Work order: Every line in the data below that has the word "expr" should be returned.

━━━━━━━━

### flow/run.sh
#!/bin/bash
# OpenROAD 26Q1-2900-gdf79404cd8, Yosys 0.63+post, stock flow scripts
make -C /OpenROAD-flow-scripts/flow DESIGN_CONFIG=/design/flow/config.mk WORK_HOME=/design/flow/orfs finish
### flow/config.mk
export PLATFORM = sky130hd
export DESIGN_NAME = max_pooling
export DESIGN_NICKNAME = max_pooling
export VERILOG_FILES = /design/flow/design.v
export SDC_FILE = /design/flow/constraint.sdc
export NUM_CORES = 4
export LEC_CHECK = 1
export CORE_UTILIZATION = 30
### flow/design.v
module max_pooling#(
parameter memaddrbit = 14
)
(
clk,rst,
enable,
step,
dkr,dkc,dr,dc,di,
dr_out,dc_out,di_out,
ikr,ikc,ir,ic,ii,
ir_out,ic_out,ii_out,
memaddr,inaddr,outaddr,
data_in,
max_pooling_out,
buffer,
state,
store_finish,picture_finish,
count_store,
wea,
checkram
    );
input clk,rst;
input enable;
output wea;
input [2:0] step;
input [memaddrbit-1:0] dkr,dkc,dr,dc,di; 
input [memaddrbit-1:0] dr_out,dc_out,di_out; 
output reg[memaddrbit-1:0] ikr,ikc,ir,ic,ii;   
output reg[memaddrbit-1:0] ir_out,ic_out,ii_out; 
output reg[memaddrbit-1:0] memaddr;
input [memaddrbit-1:0] inaddr,outaddr;
input[7:0] data_in;
output[7:0] max_pooling_out;
output reg[7:0] buffer;
output reg[2:0] state;
reg[2:0] next_state;
localparam IDLE = 0;
localparam STORE = 1; 
localparam OUT = 2; 
localparam CHECK = 3;
always@(posedge clk or negedge rst)
begin
    if(!rst)
        state <= 0;
    else
        state <= next_state;
end
output reg store_finish;
output reg picture_finish;
input checkram;
always@(*)
begin
    case(state)
        IDLE:begin
            if(enable)
                next_state = STORE;
            else
                next_state = IDLE;
        end
        STORE:begin
            if(store_finish)
                next_state = OUT;
            else
                next_state = STORE;
        end
        OUT:begin
            if(picture_finish)
                if(checkram)
                    next_state = CHECK;
                else
                    next_state = IDLE;
            else
                next_state = STORE;
        end
        CHECK:begin
            next_state = CHECK;
        end
        default:begin
            next_state = IDLE;
        end
    endcase
end
output reg[7:0] count_store;  
always@(posedge clk or negedge rst)
begin
    if(!rst) begin
        count_store <= 0;
    end
    else if(state == STORE) begin
        if(count_store == 6)
            count_store <= 7;
        else
            count_store <= count_store+1;
    end
    else begin
        count_store <= 0;
    end
end
always@(posedge clk or negedge rst)
begin
    if(!rst) begin
        ikr <= 0;
        ikc <= 0;
    end
    else if(state == STORE) begin
        if(count_store <= 3) begin
            if(ikc == dkc-1) begin
                ikc <= 0;
                if(ikr == dkr-1)
                    ikr <= 0;
                else
                    ikr <= ikr+1;
            end
            else begin
                ikc <= ikc+1;
            end
        end
        else begin
            ikr <= ikr;
            ikc <= ikc;
        end
    end
    else begin
        ikr <= 0;
        ikc <= 0;
    end
end
always@(posedge clk or negedge rst)
begin
    if(!rst)
        store_finish <= 0;
    else if(count_store == 6)
        store_finish <= 1;
    else
        store_finish <= 0;
end
always@(posedge clk or negedge rst)
begin
    if(!rst) begin
        ir <= 0;
        ic <= 0;
        ii <= 0;
        picture_finish <= 0;
    end
    else if(state == IDLE) begin
        ir <= 0;
        ic <= 0;
        ii <= 0;
        picture_finish <= 0;
    end
    else if(store_finish) begin
        if(ic == dc-2) begin  
            ic <= 0;
            if(ir == dr-2) begin  
                ir <= 0;
                if(ii == di-1) begin
                    ii <= 0;
                    picture_finish <= 1;
                end
                else begin
                    ii <= ii+1;
                end
            end
            else begin
                ir <= ir+step;
            end
        end
        else
            ic <= ic+step;
    end
    else begin
        ir <= ir;
        ic <= ic;
        ii <= ii;
        picture_finish <= picture_finish;
    end
end
always@(posedge clk or negedge rst)
begin
    if(!rst)
        memaddr <= 0;
    else if(state == STORE)
        if(count_store >= 7)
            memaddr <= outaddr+ii_out*dr_out*dc_out+ir_out*dc_out+ic_out;
        else
            memaddr <= inaddr+ii*dr*dc+(ir+ikr)*dc+ic+ikc;
    else
        memaddr <= 0;
end
always@(posedge clk or negedge rst)
begin
    if(!rst) begin
        buffer <= 0;
    end
    else if(state == STORE) begin
        if(count_store == 3)   
            buffer <= data_in;
        else if(count_store > 3&&count_store <= 6)
            if(data_in > buffer)
                buffer <= data_in;
            else
                buffer <= buffer;
        else
            buffer <= buffer; 
    end
end
assign max_pooling_out = (state == OUT)? buffer:0;
always@(posedge clk or negedge rst)
begin
    if(!rst) begin
        ir_out <= 0;
        ic_out <= 0;
        ii_out <= 0;
    end
    else if(state == OUT) begin
        if(ic_out == dc_out-1) begin
            ic_out <= 0;
            if(ir_out == dr_out-1) begin
                ir_out <= 0;
                if(ii_out == di_out-1)
                    ii_out <= 0;
                else
                    ii_out <= ii_out+1;
            end
            else begin
                ir_out <= ir_out+1;
            end
        end
        else begin
            ic_out <= ic_out+1;
        end
    end
    else begin
        ir_out <= ir_out;
        ic_out <= ic_out;
        ii_out <= ii_out;
    end
end
assign wea = (state == OUT)? 1:0;
endmodule
### flow/constraint.sdc
current_design max_pooling

set clk_period 12.9
set clk_io_pct 0.2

create_clock -name clk0 -period $clk_period [get_ports {clk}]

set non_clock_inputs [all_inputs -no_clocks]
set_input_delay [expr $clk_period * $clk_io_pct] -clock clk0 $non_clock_inputs
set_output_delay [expr $clk_period * $clk_io_pct] -clock clk0 [all_outputs]
==> flow_metrics.env <==
# source this file to load flow results
export IMPL_fin_util=0.3640
export IMPL_antenna_left=0
export IMPL_lay_top_count="inv_1"
export IMPL_cts_root_buf="clkbuf_16"
export IMPL_finalCriticalPeriod_ps=12690
export IMPL_timing_max_cap_violations=0
export IMPL_die_area_um2=106900
export IMPL_synth_area_per_cell_um2=8.524
export IMPL_top_logic_kind="adder cells"
export IMPL_start_kind="input port"
export IMPL_finalCritPeriodShare=0.9840
export IMPL_grt_pass1_vias=26600
export IMPL_portBuffers=309
export IMPL_flop_cell="dfrtp_1"
export IMPL_ys_seq_frac=0.1153
export IMPL_ios=311
export IMPL_crit_required_ps=13320
export IMPL_crit_buf_inv=6
export IMPL_critPathKind="input port to flip-flop"
export IMPL_synthCells=3718
export IMPL_fmax_ghz=0.07878
export IMPL_yosysCellCount=3718
export IMPL_die_height_um=327.0
export IMPL_layout_drive_gt1_share=0.07164
export IMPL_vias_per_cell=4.783
export IMPL_hold_path_class="flip-flop to flip-flop"
export IMPL_path_depth=38
export IMPL_fillerInstances=10430
export IMPL_arrival_ps=13110
export IMPL_grt_setup_unrepaired="yes"
export IMPL_clock_skew_final_ps=34.61
export IMPL_worstMarginPinSlew_ps=863.6
export IMPL_wire_per_inst_um=17.78
export IMPL_yosys_area_um2=31690
export IMPL_ys_flops=146
export IMPL_area_growth_pct=19.56
export IMPL_initCoreUtil=0.3045
export IMPL_cp_slowest_cell="fa_1"
export IMPL_core_um2=104100
export IMPL_hold_path_depth=1
export IMPL_tritoncts="built"
export IMPL_cts_hold_buf=0
export IMPL_synthSimpleGateAreaFrac=0.1980
export IMPL_setup_tns_ps=0
export IMPL_grt_first_pass_wirelength_um=153600
export IMPL_outcome="finished clean"
export IMPL_insertion_delay_ps=510
export IMPL_ys_sh_aoi=0.07304
export IMPL_first_pass_iters=5
export IMPL_gp_congestion=0.9662
export IMPL_first_iter_violations=1222
export IMPL_ys_types=88
export IMPL_syn_area_um2=31690
export IMPL_ys_sh_adder=0.3970
export IMPL_rows=118
export IMPL_cts_made_buffers=17
export IMPL_grt_antenna_before_repair=5
export IMPL_ys_sh_mux=0.008646
export IMPL_drcViolationCount=0
export IMPL_synth_edff_count=0
export IMPL_critPathMaxStageDelay_ps=580
export IMPL_reg2regPathDepth=37
export IMPL_grt_use_total=0.1929
export IMPL_die_x_um=327.0
export IMPL_crit_path_end_kind="flip-flop"
export IMPL_grt_max_degree=53
export IMPL_wl_um=96800
export IMPL_slew_violations=0
export IMPL_hold_violations=0
export IMPL_ys_warn_count=1
export IMPL_grt_overflow=0
export IMPL_vias=26040
export IMPL_slew_headroom=0.4225
export IMPL_xor_share=0.1141
export IMPL_place_hpwl_um=77760
export IMPL_h_tree_depth=4
export IMPL_cp_common_cell="fa_1"
export IMPL_openroad_warnings=27
export IMPL_setup_violations=0
export IMPL_cts_clk_slew_worst_paths_ps=70
export IMPL_cp_top_family="adder cells"
export IMPL_layout_top_cells="inv_1 (605), fa_1 (437), nand2_1 (419)"
export IMPL_async_flop_share=1.000
export IMPL_cts_max_path_buffers=2
export IMPL_cts_sinks=146
export IMPL_path_max_fanout=6
## layout make-up
type,instances,area (um^2),area share
Inverter,606,2275,0.06003
Clock inverter,14,130.1,0.003434
Timing Repair Buffer,487,4425,0.1168
Sequential cell,146,3654,0.09642
Antenna cell,2,5.005,0.0001321
Multi-Input combinational cell,2791,25240,0.6660
Clock buffer,18,439.2,0.01159
Tap cell,1380,1727,0.04557
## stage by stage
stage / setup slack (ps) / hold WS [ps] / instances / cell area (um^2)
final: 205.9 / 529.3 / 5444 / 37890
after global routing: -213.4 / 539.3 / 5443 / 37890
after CTS: 4.139 / 536.1 / 5439 / 37780
after floorplan: 12.59 / 464.1 / 3718 / 31760
after global placement: -991.6 / 513.4 / 5406 / 37180
after detailed placement: -1136 / 519.3 / 5406 / 37180
## flip-flops by register name, summed over array words and instances, names as in the netlist
| register | count |
|---|---|
| ikc | 14 |
| store_finish | 1 |
| state | 2 |
| ir | 14 |
| count_store | 8 |
| picture_finish | 1 |
| ic_out | 14 |
| memaddr | 14 |
| ii_out | 14 |
| ic | 14 |
| ir_out | 14 |
| ii | 14 |
| buffer | 8 |
| ikr | 14 |
## path summary, 6_finish.rpt
kind / from / to / slack, ps
max reg2reg: ii[6] / memaddr[13] / 1530
min: buffer[5] / buffer[5] / 530
max in group asynchronous: rst / ir[6] / 9790
min in group asynchronous: rst / ikr[1] / 2040
min reg2reg: buffer[5] / buffer[5] / 530
max: dr[2] / memaddr[13] / 210
## what timing repair did
item / in CTS / in global routing
buffers inserted: 1 / 3
gates resized: 21 / 35
endpoints found under the setup margin: 1 / 1
pin swaps: 12 / 18
## routing by layer
metal	part of all wire	track usage	routed length [um]
met2	0.44	0.2920	42800
met1	0.42	0.2632	40970
met5	0.00048	0.0004437	46
met4	0.019	0.03210	1814
met3	0.12	0.08603	11170
## synth_stat cells (all sizes together), types with 21 or more instances
cell    count  area (um^2)
nand2b     51        326.6
o21ai     123        619.4
a21oi     107        535.5
nor3       46        230.2
and3       57        357.8
buf        25        136.4
clkbuf    150        564.3
ha        300         3754
nand3      63        320.3
and2      244         1534
fa        441         8828
nor2b      31        193.9
nand2     421         1583
xor2      112        980.9
inv       605         2271
dfrtp     146         3654
a31oi      24        150.1
xnor2     274         2407
a21o       21        158.9
nor4       31        224.0
nor2      203        764.5
## cell families (layout without fill, tap and decap cells)
family	count (synthesis)	count (layout)
buffers and inverters	781	1125
other	1	3
AND-OR/OR-AND	379	379
AND/OR/NAND/NOR	1248	1248
adder cells (fa/ha/maj)	741	741
XOR/XNOR	396	396
flip-flops	146	146
multiplexers	26	26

━━━━━━━━

Result of the exercise:
set_input_delay [expr $clk_period * $clk_io_pct] -clock clk0 $non_clock_inputs
set_output_delay [expr $clk_period * $clk_io_pct] -clock clk0 [all_outputs]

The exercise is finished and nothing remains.